「1年前の今日」

住人

 2021/3/21。
 私は大学を卒業した。

 最近Google Photoが提示してくるのは、1年前の今頃、卒業前に撮ったたくさんの写真だった。そのひとつひとつが、あの時感じた匂いを、抱いた感情を、私の記憶の底から呼び起こさせてくる。

 卒業式前後にかけての、あまりに濃くて眩しい数日間を、私はまだ文章化できていなかった。
 あまりに濃くて眩しいから、思い出すと感性が決壊しそうだった。
 
 2022/3/21。
 退職を控えた春うららかな休日。
 あの日から1年後の私が、意を決して書き起こそうと思う。
 

 *

 卒業式前後の数日間、私は松本に滞在した。その際、何人かの友達の家にお世話になった。人に頼みごとをするのがひどく苦手な私は、ラインを送るのに数日、文面を考えるのに数時間、送信ボタンを押すのに数分を費やし、泊めてくれないかと頼んだ。
 みんなびっくりするくらい快く受け入れてくれた。私の友達はみんな優しい、本当に優しい、ひとりひとりに送るお土産を選んだりお手紙を書いたりしながら、私は泣きそうになっていた。

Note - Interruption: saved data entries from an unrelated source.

===== config.mk =====
export PLATFORM = sky130hd
export DESIGN_NAME = pll_bclksclkalign_multilane
export DESIGN_NICKNAME = d
export VERILOG_FILES = /design/src/rtl/pll_bclksclkalign_multilane.sv
export SDC_FILE = /design/constraint.sdc
export NUM_CORES = 1
export LEC_CHECK = 0
export CORE_ASPECT_RATIO = 1.1
export CORE_UTILIZATION = 40
export CTS_BUF_LIST = sky130_fd_sc_hd__clkbuf_4
export CTS_CLUSTER_DIAMETER = 150
export CTS_CLUSTER_SIZE = 40
export DETAILED_ROUTE_END_ITERATION = 16
export DONT_BUFFER_PORTS = 1
export HOLD_SLACK_MARGIN = 0.06
export PLACE_DENSITY = 0.58
export RECOVER_POWER = 25
export SKIP_LAST_GASP = 1
export SYNTH_ARGS = -nofsm -noshare
export SYNTH_HDL_FRONTEND = slang
export SYNTH_SLANG_ARGS = --single-unit
export TNS_END_PERCENT = 10

===== constraint.sdc =====
create_clock -name sclk -period 3.8 [get_ports sclk]
set_input_delay 0.19 -clock sclk [delete_from_list [all_inputs] [get_ports sclk]]
set_output_delay 0.19 -clock sclk [all_outputs]
set_load 0.02 [all_outputs]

 キャリーケースをごろごろ引きずり、私は松本に帰った。色んな人に会った。大好きな街で、大好きな人たちに会った。


 これからも何度だって会いたい人ばかりだった。私はずっと人に支えられていたのだと思った。誰かの家に泊まるというハードルがずっと高かったのに、気づいたら私は友達の家でどすっぴんの寝癖姿を晒し、友達が用意してくれたあたたかい飲み物を飲んでいた。

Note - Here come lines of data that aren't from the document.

<file path="src/rtl/uart_rx_pkg.sv">
// Shared UART definitions: receiver FSM state encoding and the baud divisors
// (clock cycles per bit at 12 MHz), the same values the transmitter uses.
package uart_rx_pkg;

    typedef enum logic [1:0] {
        IDLE = 2'd0,
        RECV = 2'd1,
        LOAD = 2'd2,
        DAV  = 2'd3
    } rx_state_e;

    localparam int B115200 = 104;
    localparam int B57600  = 208;
    localparam int B38400  = 313;
    localparam int B19200  = 625;
    localparam int B9600   = 1250;
    localparam int B4800   = 2500;
    localparam int B2400   = 5000;
    localparam int B1200   = 10000;
    localparam int B600    = 20000;
    localparam int B300    = 40000;

endpackage

</file>
<file path="src/rtl/baudgen_rx.sv">
// Mid-bit tick generator for the UART receiver. The counter sits at 0 while
// disabled, so the first tick after enabling lands half a bit in (the middle
// of the start bit) and later ticks follow one full bit apart.
module baudgen_rx
    import uart_rx_pkg::*;
#(
    parameter int BAUD = B300
) (
    input  logic clk,
    input  logic rstn,
    input  logic clk_ena,
    output logic clk_out
);

    localparam int CW = $clog2(BAUD);
    localparam logic [CW-1:0] LAST = CW'(BAUD - 1);
    localparam logic [CW-1:0] HALF = CW'(BAUD / 2);

    logic [CW-1:0] cnt_q;
    logic [CW-1:0] cnt_d;

    // Next count: hold at zero when disabled, otherwise count and wrap per bit.
    always_comb begin
        cnt_d = '0;
        if (clk_ena) begin
            cnt_d = (cnt_q == LAST) ? '0 : cnt_q + 1'b1;
        end
    end

    // Counter register.
    always_ff @(posedge clk or negedge rstn) begin
        if (!rstn) cnt_q <= '0;
        else       cnt_q <= cnt_d;
    end

    assign clk_out = (cnt_q == HALF);

endmodule

</file>
<file path="src/rtl/uart_rx.sv">
// UART 8N1 receiver: synchronizes rx, samples each bit at mid-bit and presents
// the byte on data with a one-cycle rcv strobe.
// Optional macro UART_RX_FRAMING_CHECK_EN: frames whose stop bit reads 0 are
// dropped and reported with a one-cycle ferr pulse instead of rcv.
module uart_rx
    import uart_rx_pkg::*;
#(
    parameter int BAUD = B300
) (
    input  logic       clk,
    input  logic       rstn,
    input  logic       rx,
    output logic [7:0] data,
    output logic       rcv,
    output logic       ferr
);

    logic       rx_meta_q;
    logic       rx_s_q;
    rx_state_e  state_q;
    rx_state_e  state_d;
    logic [3:0] bitc_q;
    logic [9:0] shifter_q;
    logic [7:0] data_q;
    logic       tick;
    logic       baud_ena;
    logic       load;
    logic       unused_start;
`ifdef UART_RX_FRAMING_CHECK_EN
    logic       ferr_q;
    logic       ferr_d;
`endif

    assign baud_ena = (state_q == RECV);

    baudgen_rx #(.BAUD(BAUD)) u_baudgen (
        .clk     (clk),
        .rstn    (rstn),
        .clk_ena (baud_ena),
        .clk_out (tick)
    );

    // Two-flop synchronizer for the asynchronous serial line (idles high).
    always_ff @(posedge clk or negedge rstn) begin
        if (!rstn) begin
            rx_meta_q <= 1'b1;
            rx_s_q    <= 1'b1;
        end else begin
            rx_meta_q <= rx;
            rx_s_q    <= rx_meta_q;
        end
    end

    // Bit counter, shift register and output byte register.
    always_ff @(posedge clk or negedge rstn) begin
        if (!rstn) begin
            bitc_q    <= 4'd0;
            shifter_q <= 10'h3FF;
            data_q    <= 8'h00;
        end else begin
            if (state_q == IDLE) bitc_q <= 4'd0;
            else if (tick)       bitc_q <= bitc_q + 4'd1;
            if (tick)            shifter_q <= {rx_s_q, shifter_q[9:1]};
            if (load)            data_q <= shifter_q[8:1];
        end
    end

    // FSM state register.
    always_ff @(posedge clk or negedge rstn) begin
        if (!rstn) state_q <= IDLE;
        else       state_q <= state_d;
    end

    // FSM next state; the first tick rejects a start bit that has gone high again.
    always_comb begin
        state_d = state_q;
        load    = 1'b0;
`ifdef UART_RX_FRAMING_CHECK_EN
        ferr_d  = 1'b0;
`endif
        case (state_q)
            IDLE: if (!rx_s_q) state_d = RECV;
            RECV: begin
                if (tick && (bitc_q == 4'd0) && rx_s_q) state_d = IDLE;
                else if (bitc_q == 4'd10)                state_d = LOAD;
            end
            LOAD: begin
`ifdef UART_RX_FRAMING_CHECK_EN
                if (!shifter_q[9]) begin
                    state_d = IDLE;
                    ferr_d  = 1'b1;
                end else begin
                    load    = 1'b1;
                    state_d = DAV;
                end
`else
                load    = 1'b1;
                state_d = DAV;
`endif
            end
            DAV:     state_d = IDLE;
            default: state_d = IDLE;
        endcase
    end

`ifdef UART_RX_FRAMING_CHECK_EN
    // Frame error pulse lands in the cycle where rcv would otherwise be high.
    always_ff @(posedge clk or negedge rstn) begin
        if (!rstn) ferr_q <= 1'b0;
        else       ferr_q <= ferr_d;
    end
    assign ferr = ferr_q;
`else
    assign ferr = 1'b0;
`endif

    // The start bit ends up in shifter_q[0] and carries no information.
    assign unused_start = shifter_q[0];

    assign data = data_q;
    assign rcv  = (state_q == DAV);

endmodule

</file>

 この4年間は、人に対する私の殻を、少しずつ柔らかくほぐしてくれたのだと思った。

 *

 松本滞在中、ずっとお世話になっていた病院の先生に挨拶をしに行った。
 患者と医師という関係だったにもかかわらず、先生は最後の診察で「あなたと話すのは楽しかった」と言った。「あなたの思考や言葉に触れることは、僕にとっても勉強になった」と。
 
 私が小説家をしていることを知っている先生は最後に、ペンネームを教えてほしいと言った。私が紙に綴ったペンネームを見て、「本名と同じ漢字を使っているんですね」と言い、続けた。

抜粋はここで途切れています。